The Rotterdamsche Kunstkring (RKK) was an association in the Dutch city of Rotterdam, for and by artists and art lovers. Its members included visual artists, architects, writers, recitalists, photographers, musicians and designers.

Following the example of the Haagse Kunstkring, the association was founded in 1893 by Jean Browne, Henry Haverkorn van Rijsewijk, Pieter Cornelis de Moor, Frans Netscher, Willem Royaards, Jan Cornelis de Vos, and Derk Wiggers. The Kunstkring settled in Hotel du Passage on Korte Hoogstraat and moved to 35 Witte de Withstraat in 1899. The Kunstkring organized various exhibitions, both group exhibitions on specific themes and solo exhibitions by specific artists. Their debut exhibition was about Jacob and Willem Maris, followed shortly after by an exhibition about Jozef Israëls.
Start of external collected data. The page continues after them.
File: config.mk
export PLATFORM = sky130hd
export DESIGN_NAME = reg_access_arbiter
export DESIGN_NICKNAME = d
export VERILOG_FILES = /design/src/rtl/reg_access_arbiter.sv
export SDC_FILE = /design/constraint.sdc
export NUM_CORES = 1
export LEC_CHECK = 0
export BUFFER_PORTS_ARGS = -buffer_cell sky130_fd_sc_hd__buf_2
export CORE_MARGIN = 4
export CORE_UTILIZATION = 47
export CTS_BUF_LIST = sky130_fd_sc_hd__clkbuf_4 sky130_fd_sc_hd__clkbuf_8
export CTS_CLUSTER_SIZE = 8
export DETAILED_ROUTE_END_ITERATION = 10
export PLACE_DENSITY_LB_ADDON = 0.15
export SYNTH_ARGS = -nofsm -noshare
export SYNTH_HDL_FRONTEND = slang
export SYNTH_SLANG_ARGS = --single-unit
File: constraint.sdc
create_clock -name i_clk -period 3.4 [get_ports i_clk]
set_clock_uncertainty 0.05 [all_clocks]
set_input_delay 0.34 -clock i_clk [delete_from_list [all_inputs] [get_ports i_clk]]
set_output_delay 0.34 -clock i_clk [all_outputs]
set_load 0.03 [all_outputs]
### src/rtl/brcomp_pkg.sv
// Shared types and decode helpers for the iterative branch comparator.
package brcomp_pkg;

    typedef enum logic [2:0] {
        BEQ  = 3'b000,
        BNE  = 3'b001,
        BLT  = 3'b100,
        BGE  = 3'b101,
        BLTU = 3'b110,
        BGEU = 3'b111
    } br_op_e;

    typedef enum logic [1:0] {
        IDLE,
        RUN,
        DONE
    } brc_state_e;

    function automatic logic is_unsigned(input logic [2:0] op);
        return op[1];
    endfunction

    function automatic logic is_illegal(input logic [2:0] op);
        return op[2:1] == 2'b01;
    endfunction

    function automatic logic br_taken(input logic [2:0] op, input logic less, input logic equal);
        logic t;
        t = 1'b0;
        case (br_op_e'(op))
            BEQ:         t = equal;
            BNE:         t = ~equal;
            BLT, BLTU:   t = less;
            BGE, BGEU:   t = ~less;
            default:     t = 1'b0;
        endcase
        return t;
    endfunction

endpackage

### src/rtl/brcomp_slice.sv
// One SLICE-wide magnitude/equality compare; combinational.
// sign_fix flips both MSBs so a two's-complement top slice orders correctly.
module brcomp_slice #(
    parameter int SLICE = 8
) (
    input  logic [SLICE-1:0] a,
    input  logic [SLICE-1:0] b,
    input  logic             sign_fix,
    output logic             lt,
    output logic             eq
);
    localparam logic [SLICE-1:0] MSB_MASK = {1'b1, {(SLICE-1){1'b0}}};

    logic [SLICE-1:0] a_x;
    logic [SLICE-1:0] b_x;

    assign a_x = a ^ ({SLICE{sign_fix}} & MSB_MASK);
    assign b_x = b ^ ({SLICE{sign_fix}} & MSB_MASK);
    assign lt  = a_x < b_x;
    assign eq  = a == b;

endmodule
The building on Witte de Withstraat survived the bombing of Rotterdam and would be sold to the municipality of Rotterdam in 1962. During the reconstruction, entrepreneur and art lover Ludo Pieters became closely involved with the Kunstkring. First as a board member (1953) and from 1955 as chairman, he remained at the Kunstkring until the association was dissolved in 1969.